Work required: Each line of the records below that holds "instances" should be returned.

Data supplied:
[src/cl_msg_pkg.sv]
`default_nettype none

package cl_msg_pkg;

  // host command and status word width
  localparam int MSG_W = 32;

  // one message word, same width in both directions
  typedef logic [MSG_W-1:0] msg_t;

  // command opcode values, found in the bits above the frame count
  localparam int OP_ARM = 1; // arm with count = frames to record

endpackage

`default_nettype wire

[src/cl_link_pkg.sv]
`default_nettype none

package cl_link_pkg;

  // camera timing counters
  localparam int LINE_W = 12; // lines per frame
  localparam int CLK_W  = 10; // pixels per line
  localparam int FULL_W = 2;  // full cycles, wraps

  localparam int SLOT_W = 2;

  // status word format rotates 0, 2, 1 within a line
  typedef enum logic [SLOT_W-1:0] {
    SLOT_0 = 2'd0,
    SLOT_1 = 2'd1, // carries fval, lval and the full count
    SLOT_2 = 2'd2
  } slot_t;

  // top four bits of every status word
  typedef struct packed {
    slot_t slot;
    logic  first_frame; // still in the first captured frame
    logic  first_line;  // line count is zero
  } header_t;

endpackage

`default_nettype wire

[src/cl_timing_if.sv]
`timescale 1ns/100ps
`default_nettype none

interface cl_timing_if;

  logic fval;        // frame valid as sampled
  logic lval;        // line valid as sampled
  logic fval_d;
  logic lval_d;
  logic frame_start; // rising fval

  logic [cl_link_pkg::LINE_W-1:0] n_line;
  logic [cl_link_pkg::CLK_W-1:0]  n_clk;
  logic [cl_link_pkg::FULL_W-1:0] n_full;

  // line timer owns every signal
  modport source (
    output fval, lval, fval_d, lval_d, frame_start, n_line, n_clk, n_full
  );

  // control only needs the frame boundary
  modport ctrl (
    input frame_start
  );

  modport packer (
    input lval, lval_d, fval, n_line, n_clk, n_full
  );

endinterface

`default_nettype wire

[src/cl_line_timer.sv]
`timescale 1ns/100ps
`default_nettype none

module cl_line_timer (
  input  wire logic   reset,
  input  wire logic   bus_clk,
  input  wire logic   cl_fval,
  input  wire logic   cl_lval,
  input  wire logic   fpga_msg_full,
  input  wire logic   capturing,
  cl_timing_if.source timing
);

  logic line_start;

  // levels pass straight through so valid has no latency
  assign timing.fval = cl_fval;
  assign timing.lval = cl_lval;

  assign timing.frame_start = timing.fval && !timing.fval_d;
  assign line_start         = timing.lval && !timing.lval_d;

  always_ff @(posedge reset or posedge bus_clk) begin
    if (bus_clk) begin
      timing.fval_d <= 1'b0;
      timing.lval_d <= 1'b0;
      timing.n_clk  <= '0;
      timing.n_line <= '0;
      timing.n_full <= '0;
    end else begin
      timing.fval_d <= timing.fval;
      timing.lval_d <= timing.lval;

      // pixel count restarts whenever lval drops
      timing.n_clk <= timing.lval ? timing.n_clk + 1'b1 : '0;

      // line count steps at each line start and the first line of a frame is 0
      if (line_start) begin
        timing.n_line <= timing.fval_d ? timing.n_line + 1'b1 : '0;
      end

      // consecutive full cycles only while recording
      if (capturing && fpga_msg_full) begin
        timing.n_full <= timing.n_full + 1'b1;
      end else begin
        timing.n_full <= '0;
      end
    end
  end

endmodule

`default_nettype wire

[src/cl_capture_ctrl.sv]
`timescale 1ns/100ps
`default_nettype none

module cl_capture_ctrl #(
  parameter int FRAME_W = 20
) (
  input  wire logic              reset,
  input  wire logic              bus_clk,
  input  wire logic              pc_msg_pending,
  input  wire cl_msg_pkg::msg_t  pc_msg,
  output logic                   pc_msg_ack,
  output logic                   cl_done,
  output logic                   capturing,
  output logic                   first_frame,
  cl_timing_if.ctrl              timing
);

  localparam int OP_W = cl_msg_pkg::MSG_W - FRAME_W;

  typedef enum logic [1:0] {
    ST_STANDBY,
    ST_ARMED,
    ST_CAPTURING
  } state_t;

  state_t             state;
  logic [OP_W-1:0]    opcode;
  logic [FRAME_W-1:0] count;
  logic [FRAME_W-1:0] frame_req;   // requested frames
  logic [FRAME_W-1:0] frames_left;
  logic               accept;
  logic               arm_cmd;

  assign opcode = pc_msg[cl_msg_pkg::MSG_W-1:FRAME_W];
  assign count  = pc_msg[FRAME_W-1:0];

  // new command only taken in standby with one ack per pending strobe
  assign accept  = (state == ST_STANDBY) && pc_msg_pending && !pc_msg_ack;
  assign arm_cmd = (opcode == OP_W'(cl_msg_pkg::OP_ARM)) && (count != '0);

  assign capturing   = (state == ST_CAPTURING);
  assign first_frame = capturing && (frames_left == frame_req); // nothing counted down yet

  always_ff @(posedge reset) begin
    if (accept && arm_cmd) begin
      frame_req <= count;
    end
  end

  always_ff @(posedge reset or posedge bus_clk) begin
    if (bus_clk) begin
      state       <= ST_STANDBY;
      frames_left <= '0;
      pc_msg_ack  <= 1'b0;
      cl_done     <= 1'b0;
    end else begin
      pc_msg_ack <= 1'b0; // both strobes last one cycle
      cl_done    <= 1'b0;

      case (state)
        ST_STANDBY: begin
          if (accept) begin
            pc_msg_ack <= 1'b1;
            if (arm_cmd) begin
              state <= ST_ARMED;
            end
          end
        end
        ST_ARMED: begin
          // wait for a clean frame boundary
          if (timing.frame_start) begin
            frames_left <= frame_req;
            state       <= ST_CAPTURING;
          end
        end
        ST_CAPTURING: begin
          if (timing.frame_start) begin
            frames_left <= frames_left - 1'b1;
            if (frames_left == FRAME_W'(1)) begin
              state   <= ST_STANDBY; // last requested frame has ended
              cl_done <= 1'b1;
            end
          end
        end
        default: state <= ST_STANDBY;
      endcase
    end
  end

endmodule

`default_nettype wire

[src/cl_word_packer.sv]
`timescale 1ns/100ps
`default_nettype none

module cl_word_packer (
  input  wire logic        reset,
  input  wire logic        bus_clk,
  input  wire logic        capturing,
  input  wire logic        first_frame,
  cl_timing_if.packer      timing,
  output cl_msg_pkg::msg_t fpga_msg,
  output logic             fpga_msg_valid
);

  cl_link_pkg::slot_t   slot;
  cl_link_pkg::header_t header;

  // rotation 0, 2, 1, back to 0 after each line
  always_ff @(posedge reset or posedge bus_clk) begin
    if (bus_clk) begin
      slot <= cl_link_pkg::SLOT_0;
    end else if (!timing.lval_d) begin
      slot <= cl_link_pkg::SLOT_0;
    end else begin
      case (slot)
        cl_link_pkg::SLOT_0: slot <= cl_link_pkg::SLOT_2;
        cl_link_pkg::SLOT_2: slot <= cl_link_pkg::SLOT_1;
        default:             slot <= cl_link_pkg::SLOT_0;
      endcase
    end
  end

  assign header.slot        = slot;
  assign header.first_frame = first_frame;
  assign header.first_line  = (timing.n_line == '0);

  always_comb begin
    if (slot == cl_link_pkg::SLOT_1) begin
      fpga_msg = {header, timing.fval, timing.lval, timing.n_full,
                  timing.n_line, 2'b00, timing.n_clk};
    end else begin
      fpga_msg = {header, 4'h0, timing.n_line, 2'b00, timing.n_clk};
    end
  end

  // lval_d keeps the word after the line's last pixel
  assign fpga_msg_valid = capturing && (timing.lval || timing.lval_d);

endmodule

`default_nettype wire

[src/cl_capture_top.sv]
`timescale 1ns/100ps
`default_nettype none

module cl_capture_top #(
  parameter int FRAME_W = 20 // frame count field, 8 to 28
) (
  input  wire logic                         reset,
  input  wire logic                         bus_clk,
  input  wire logic                         pc_msg_pending,
  input  wire logic [cl_msg_pkg::MSG_W-1:0] pc_msg,
  input  wire logic                         fpga_msg_full,
  input  wire logic                         cl_fval,
  input  wire logic                         cl_lval,
  output logic                              pc_msg_ack,
  output logic      [cl_msg_pkg::MSG_W-1:0] fpga_msg,
  output logic                              fpga_msg_valid,
  output logic                              cl_done,
  output logic      [2:0]                   led
);

  logic capturing;
  logic first_frame;

  cl_timing_if timing_if_i ();

  cl_line_timer timer_i (
    .reset         (reset),
    .bus_clk       (bus_clk),
    .cl_fval       (cl_fval),
    .cl_lval       (cl_lval),
    .fpga_msg_full (fpga_msg_full),
    .capturing     (capturing),
    .timing        (timing_if_i.source)
  );

  cl_capture_ctrl #(
    .FRAME_W (FRAME_W)
  ) ctrl_i (
    .reset          (reset),
    .bus_clk        (bus_clk),
    .pc_msg_pending (pc_msg_pending),
    .pc_msg         (pc_msg),
    .pc_msg_ack     (pc_msg_ack),
    .cl_done        (cl_done),
    .capturing      (capturing),
    .first_frame    (first_frame),
    .timing         (timing_if_i.ctrl)
  );

  cl_word_packer packer_i (
    .reset          (reset),
    .bus_clk        (bus_clk),
    .capturing      (capturing),
    .first_frame    (first_frame),
    .timing         (timing_if_i.packer),
    .fpga_msg       (fpga_msg),
    .fpga_msg_valid (fpga_msg_valid)
  );

  // status lights for backpressure, word out and frame active
  assign led = {fpga_msg_full, fpga_msg_valid, cl_fval};

endmodule

`default_nettype wire
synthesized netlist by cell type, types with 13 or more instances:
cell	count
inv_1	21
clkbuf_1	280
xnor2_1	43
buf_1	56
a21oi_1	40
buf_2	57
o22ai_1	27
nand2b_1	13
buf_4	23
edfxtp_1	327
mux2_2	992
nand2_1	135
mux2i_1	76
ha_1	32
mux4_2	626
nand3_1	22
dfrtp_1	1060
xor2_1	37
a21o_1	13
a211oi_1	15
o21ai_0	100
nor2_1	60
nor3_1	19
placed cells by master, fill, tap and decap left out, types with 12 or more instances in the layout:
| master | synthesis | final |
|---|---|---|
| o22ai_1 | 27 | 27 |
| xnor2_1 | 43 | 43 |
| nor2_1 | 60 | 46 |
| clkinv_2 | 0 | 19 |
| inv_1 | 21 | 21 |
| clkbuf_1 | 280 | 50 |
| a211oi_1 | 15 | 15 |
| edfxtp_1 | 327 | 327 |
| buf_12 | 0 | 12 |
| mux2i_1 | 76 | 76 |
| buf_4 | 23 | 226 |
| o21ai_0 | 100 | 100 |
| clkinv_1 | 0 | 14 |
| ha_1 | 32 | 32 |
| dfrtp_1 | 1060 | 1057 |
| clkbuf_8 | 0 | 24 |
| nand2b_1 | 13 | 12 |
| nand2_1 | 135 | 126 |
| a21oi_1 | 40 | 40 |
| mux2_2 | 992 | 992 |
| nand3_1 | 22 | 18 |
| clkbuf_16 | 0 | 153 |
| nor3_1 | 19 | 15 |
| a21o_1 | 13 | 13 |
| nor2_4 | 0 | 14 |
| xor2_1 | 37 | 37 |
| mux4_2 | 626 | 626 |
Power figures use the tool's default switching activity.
**config.mk**
```make
export PLATFORM = sky130hd
export DESIGN_NAME = gpio_top
export DESIGN_NICKNAME = d
export VERILOG_FILES = /design/src/rtl/gpio_pkg.sv /design/src/rtl/gpio_top.sv /design/src/rtl/gpio_event_collect.sv /design/src/rtl/gpio_pad.sv /design/src/rtl/gpio_regs.sv
export SDC_FILE = /design/constraint.sdc
export NUM_CORES = 1
export LEC_CHECK = 0
export BUFFER_PORTS_ARGS = -buffer_cell sky130_fd_sc_hd__buf_2
export CORE_MARGIN = 2
export CORE_UTILIZATION = 50
export CTS_BUF_LIST = sky130_fd_sc_hd__clkbuf_2 sky130_fd_sc_hd__clkbuf_4 sky130_fd_sc_hd__clkbuf_8
export DETAILED_ROUTE_END_ITERATION = 12
export GPL_ROUTABILITY_DRIVEN = 1
export PLACE_DENSITY = 0.74
export SYNTH_ARGS = -nofsm -noshare
export SYNTH_HDL_FRONTEND = slang
export SYNTH_SLANG_ARGS = --single-unit
```
**constraint.sdc**
```tcl
create_clock -name i_sys_clk -period 1.5 [get_ports i_sys_clk]
set_input_delay 0.075 -clock i_sys_clk [delete_from_list [all_inputs] [get_ports i_sys_clk]]
set_output_delay 0.075 -clock i_sys_clk [all_outputs]
set_load 0.05 [all_outputs]
```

Exercise output:
synthesized netlist by cell type, types with 13 or more instances:
placed cells by master, fill, tap and decap left out, types with 12 or more instances in the layout:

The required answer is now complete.